- Opening Delimiter -
`src/rtl/fb_rect_writer_pkg.sv`:
```
// rtl/fb_rect_writer_pkg.sv - shared frame-buffer sizes and rectangle-writer FSM encodings
package fb_rect_writer_pkg;

  localparam int unsigned FB_W_DEF        = 320;
  localparam int unsigned FB_H_DEF        = 240;
  localparam int unsigned DISP_ADDR_WIDTH = 17;

  typedef enum logic [1:0] {
    ST_IDLE  = 2'd0,
    ST_SETUP = 2'd1,
    ST_FILL  = 2'd2,
    ST_DONE  = 2'd3
  } state_e;

endpackage

```
`src/rtl/fb_rect_writer_if.sv`:
```
// rtl/fb_rect_writer_if.sv - rectangle command handshake and frame-buffer write port bundle
interface fb_rect_if #(
  parameter int unsigned ADDR_W = 17
);
  logic              cmd_valid;
  logic              cmd_ready;
  logic [8:0]        cmd_x;
  logic [7:0]        cmd_y;
  logic [8:0]        cmd_w;
  logic [7:0]        cmd_h;
  logic [11:0]       cmd_color;
  logic [ADDR_W-1:0] fb_write_addr;
  logic [11:0]       fb_write_data;
  logic              fb_write_en;
  logic              busy;
  logic              done;
  logic              cmd_err;

  // Command source / frame-buffer observer side
  modport master (
    output cmd_valid, cmd_x, cmd_y, cmd_w, cmd_h, cmd_color,
    input  cmd_ready, fb_write_addr, fb_write_data, fb_write_en, busy, done, cmd_err
  );

  // Rectangle writer side
  modport slave (
    input  cmd_valid, cmd_x, cmd_y, cmd_w, cmd_h, cmd_color,
    output cmd_ready, fb_write_addr, fb_write_data, fb_write_en, busy, done, cmd_err
  );
endinterface

```
`src/rtl/fb_addr_cursor.sv`:
```
// rtl/fb_addr_cursor.sv - pixel cursor: column/row counters, row base address and last-pixel detect
module fb_addr_cursor #(
  parameter int unsigned FB_W   = 320,
  parameter int unsigned ADDR_W = 17
) (
  input  logic              clk,
  input  logic              reset_n,
  input  logic              load,
  input  logic              step,
  input  logic [8:0]        load_x,
  input  logic [7:0]        load_y,
  input  logic [8:0]        x0,
  input  logic [8:0]        w_eff,
  input  logic [7:0]        h_eff,
  output logic [ADDR_W-1:0] addr,
  output logic              last
);

  logic [8:0]        x_cur_q, x_cur_d;
  logic [8:0]        col_q, col_d;
  logic [7:0]        row_q, row_d;
  logic [ADDR_W-1:0] row_base_q, row_base_d;
  logic              end_of_row;

  assign end_of_row = (col_q == w_eff - 9'd1);
  assign last       = end_of_row && (row_q == h_eff - 8'd1);
  assign addr       = row_base_q + ADDR_W'(x_cur_q);

  // Next cursor position: load the top-left corner, or advance row-major
  always_comb begin
    x_cur_d    = x_cur_q;
    col_d      = col_q;
    row_d      = row_q;
    row_base_d = row_base_q;
    if (load) begin
      x_cur_d    = load_x;
      col_d      = 9'd0;
      row_d      = 8'd0;
      // y*320 as two shifts, no multiplier
      row_base_d = (ADDR_W'(load_y) << 8) + (ADDR_W'(load_y) << 6);
    end else if (step) begin
      if (end_of_row) begin
        x_cur_d    = x0;
        col_d      = 9'd0;
        row_d      = row_q + 8'd1;
        row_base_d = row_base_q + ADDR_W'(FB_W);
      end else begin
        x_cur_d = x_cur_q + 9'd1;
        col_d   = col_q + 9'd1;
      end
    end
  end

  // Cursor state registers
  always_ff @(posedge clk or negedge reset_n) begin
    if (!reset_n) begin
      x_cur_q    <= '0;
      col_q      <= '0;
      row_q      <= '0;
      row_base_q <= '0;
    end else begin
      x_cur_q    <= x_cur_d;
      col_q      <= col_d;
      row_q      <= row_d;
      row_base_q <= row_base_d;
    end
  end

endmodule

```
`src/rtl/fb_rect_writer.sv`:
```
// rtl/fb_rect_writer.sv - rectangle-fill command engine for the 320x240 RGB444 frame buffer write port
// Optional clipping of partially off-screen rectangles: define FB_RECT_CLIP_EN.
module fb_rect_writer
  import fb_rect_writer_pkg::*;
#(
  parameter int unsigned FB_W   = FB_W_DEF,
  parameter int unsigned FB_H   = FB_H_DEF,
  parameter int unsigned ADDR_W = DISP_ADDR_WIDTH
) (
  input  logic    clk,
  input  logic    reset_n,
  fb_rect_if.slave bus
);

  state_e            state_q;
  logic [8:0]        x0_q, w_q;
  logic [7:0]        y_q, h_q;
  logic [11:0]       color_q;
  logic              cmd_ready_q, busy_q, we_q, done_q, err_q, last_issued_q;
  logic [ADDR_W-1:0] addr_q;
  logic [11:0]       data_q;

  logic [9:0]        x_end;
  logic [8:0]        y_end;
  logic              empty, x_over, y_over, reject;
  logic [8:0]        w_eff;
  logic [7:0]        h_eff;
  logic              accept, issue;
  logic [ADDR_W-1:0] cur_addr;
  logic              cur_last;

  // Extents are widened by one bit so x+w and y+h cannot overflow
  assign x_end  = {1'b0, x0_q} + {1'b0, w_q};
  assign y_end  = {1'b0, y_q} + {1'b0, h_q};
  assign empty  = (w_q == 9'd0) || (h_q == 8'd0) || (x0_q >= 9'(FB_W)) || (y_q >= 8'(FB_H));
  assign x_over = x_end > 10'(FB_W);
  assign y_over = y_end > 9'(FB_H);

`ifdef FB_RECT_CLIP_EN
  assign w_eff  = x_over ? (9'(FB_W) - x0_q) : w_q;
  assign h_eff  = y_over ? (8'(FB_H) - y_q) : h_q;
  assign reject = 1'b0;
`else
  assign w_eff  = w_q;
  assign h_eff  = h_q;
  assign reject = !empty && (x_over || y_over);
`endif

  assign accept = bus.cmd_valid && cmd_ready_q;
  // A pixel is handed to the write port on every SETUP->FILL edge and on each FILL edge until the last one
  assign issue  = ((state_q == ST_SETUP) && !empty && !reject) ||
                  ((state_q == ST_FILL) && !last_issued_q);

  fb_addr_cursor #(
    .FB_W   (FB_W),
    .ADDR_W (ADDR_W)
  ) u_cursor (
    .clk     (clk),
    .reset_n (reset_n),
    .load    (accept),
    .step    (issue),
    .load_x  (bus.cmd_x),
    .load_y  (bus.cmd_y),
    .x0      (x0_q),
    .w_eff   (w_eff),
    .h_eff   (h_eff),
    .addr    (cur_addr),
    .last    (cur_last)
  );

  // Command FSM with command latch and registered handshake/write outputs
  always_ff @(posedge clk or negedge reset_n) begin
    if (!reset_n) begin
      state_q       <= ST_IDLE;
      x0_q          <= '0;
      y_q           <= '0;
      w_q           <= '0;
      h_q           <= '0;
      color_q       <= '0;
      cmd_ready_q   <= 1'b1;
      busy_q        <= 1'b0;
      we_q          <= 1'b0;
      addr_q        <= '0;
      data_q        <= '0;
      done_q        <= 1'b0;
      err_q         <= 1'b0;
      last_issued_q <= 1'b0;
    end else begin
      done_q <= 1'b0;
      err_q  <= 1'b0;
      case (state_q)
        ST_IDLE: begin
          if (accept) begin
            x0_q        <= bus.cmd_x;
            y_q         <= bus.cmd_y;
            w_q         <= bus.cmd_w;
            h_q         <= bus.cmd_h;
            color_q     <= bus.cmd_color;
            cmd_ready_q <= 1'b0;
            busy_q      <= 1'b1;
            state_q     <= ST_SETUP;
          end
        end
        ST_SETUP: begin
          if (empty || reject) begin
            done_q  <= 1'b1;
            err_q   <= reject;
            state_q <= ST_DONE;
          end else begin
            we_q          <= 1'b1;
            addr_q        <= cur_addr;
            data_q        <= color_q;
            last_issued_q <= cur_last;
            state_q       <= ST_FILL;
          end
        end
        ST_FILL: begin
          if (last_issued_q) begin
            we_q    <= 1'b0;
            done_q  <= 1'b1;
            state_q <= ST_DONE;
          end else begin
            addr_q        <= cur_addr;
            last_issued_q <= cur_last;
          end
        end
        ST_DONE: begin
          cmd_ready_q <= 1'b1;
          busy_q      <= 1'b0;
          state_q     <= ST_IDLE;
        end
        default: state_q <= ST_IDLE;
      endcase
    end
  end

  assign bus.cmd_ready     = cmd_ready_q;
  assign bus.busy          = busy_q;
  assign bus.fb_write_en   = we_q;
  assign bus.fb_write_addr = addr_q;
  assign bus.fb_write_data = data_q;
  assign bus.done          = done_q;
  assign bus.cmd_err       = err_q;

endmodule
```
`src/flat_wrapper.sv`:
```
// flat-port wrapper written by rule: the top's interface ports become plain ports
module fb_rect_writer_flat import fb_rect_writer_pkg::*;
#(
  parameter int unsigned FB_W   = FB_W_DEF,
  parameter int unsigned FB_H   = FB_H_DEF,
  parameter int unsigned ADDR_W = DISP_ADDR_WIDTH
)
  (clk, reset_n, bus_cmd_valid, bus_cmd_x, bus_cmd_y, bus_cmd_w, bus_cmd_h, bus_cmd_color, bus_cmd_ready, bus_fb_write_addr, bus_fb_write_data, bus_fb_write_en, bus_busy, bus_done, bus_cmd_err);
  fb_rect_if #(.ADDR_W(ADDR_W)) bus_i ();
  input  logic clk;
  input  logic reset_n;
  input wire logic [$bits(bus_i.cmd_valid)-1:0] bus_cmd_valid;
  input wire logic [$bits(bus_i.cmd_x)-1:0] bus_cmd_x;
  input wire logic [$bits(bus_i.cmd_y)-1:0] bus_cmd_y;
  input wire logic [$bits(bus_i.cmd_w)-1:0] bus_cmd_w;
  input wire logic [$bits(bus_i.cmd_h)-1:0] bus_cmd_h;
  input wire logic [$bits(bus_i.cmd_color)-1:0] bus_cmd_color;
  output wire logic [$bits(bus_i.cmd_ready)-1:0] bus_cmd_ready;
  output wire logic [$bits(bus_i.fb_write_addr)-1:0] bus_fb_write_addr;
  output wire logic [$bits(bus_i.fb_write_data)-1:0] bus_fb_write_data;
  output wire logic [$bits(bus_i.fb_write_en)-1:0] bus_fb_write_en;
  output wire logic [$bits(bus_i.busy)-1:0] bus_busy;
  output wire logic [$bits(bus_i.done)-1:0] bus_done;
  output wire logic [$bits(bus_i.cmd_err)-1:0] bus_cmd_err;
  assign bus_i.cmd_valid = bus_cmd_valid;
  assign bus_i.cmd_x = bus_cmd_x;
  assign bus_i.cmd_y = bus_cmd_y;
  assign bus_i.cmd_w = bus_cmd_w;
  assign bus_i.cmd_h = bus_cmd_h;
  assign bus_i.cmd_color = bus_cmd_color;
  assign bus_cmd_ready = bus_i.cmd_ready;
  assign bus_fb_write_addr = bus_i.fb_write_addr;
  assign bus_fb_write_data = bus_i.fb_write_data;
  assign bus_fb_write_en = bus_i.fb_write_en;
  assign bus_busy = bus_i.busy;
  assign bus_done = bus_i.done;
  assign bus_cmd_err = bus_i.cmd_err;
  fb_rect_writer #(.FB_W(FB_W), .FB_H(FB_H), .ADDR_W(ADDR_W)) u_core (.clk(clk), .reset_n(reset_n), .bus(bus_i));
endmodule
```
[config.mk]
export PLATFORM = sky130hd
export DESIGN_NAME = display_7s_page_ctrl_flat
export DESIGN_NICKNAME = d
export VERILOG_FILES = /design/src/rtl/display_7s_page_ctrl_if.sv /design/src/rtl/display_7s_page_ctrl.sv /design/src/flat_wrapper.sv
export SDC_FILE = /design/constraint.sdc
export NUM_CORES = 1
export LEC_CHECK = 0
export CAP_MARGIN = 25
export CORE_UTILIZATION = 53
export DETAILED_ROUTE_END_ITERATION = 8
export GPL_TIMING_DRIVEN = 1
export HOLD_SLACK_MARGIN = 0.08
export PLACE_DENSITY = 0.75
export SLEW_MARGIN = 20
export SYNTH_ARGS = -nofsm -noshare
export SYNTH_HDL_FRONTEND = slang
export SYNTH_SLANG_ARGS = --single-unit
export TNS_END_PERCENT = 10
[constraint.sdc]
create_clock -name clk -period 4.8 [get_ports clk]
set_input_delay 0.48 -clock clk [delete_from_list [all_inputs] [get_ports clk]]
set_output_delay 0.48 -clock clk [all_outputs]
set_load 0.02 [all_outputs]
[src/rtl/display_7s_page_ctrl_if.sv]
// Page-controller bus: timebase, page enables and buttons in; page select, change strobe and blanking out.
interface display_7s_page_ctrl_if;
  logic       tick;
  logic [7:0] ch_en;
  logic       auto_en;
  logic       btn_next;
  logic       btn_prev;
  logic [2:0] sel;
  logic       page_change;
  logic       blank;

  modport master (
    output tick, ch_en, auto_en, btn_next, btn_prev,
    input  sel, page_change, blank
  );

  modport slave (
    input  tick, ch_en, auto_en, btn_next, btn_prev,
    output sel, page_change, blank
  );
endinterface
- Closing Delimiter -
Pull every line containing the word "accept" out of the material.

## Task answer:
  logic              accept, issue;
  assign accept = bus.cmd_valid && cmd_ready_q;
    .load    (accept),
          if (accept) begin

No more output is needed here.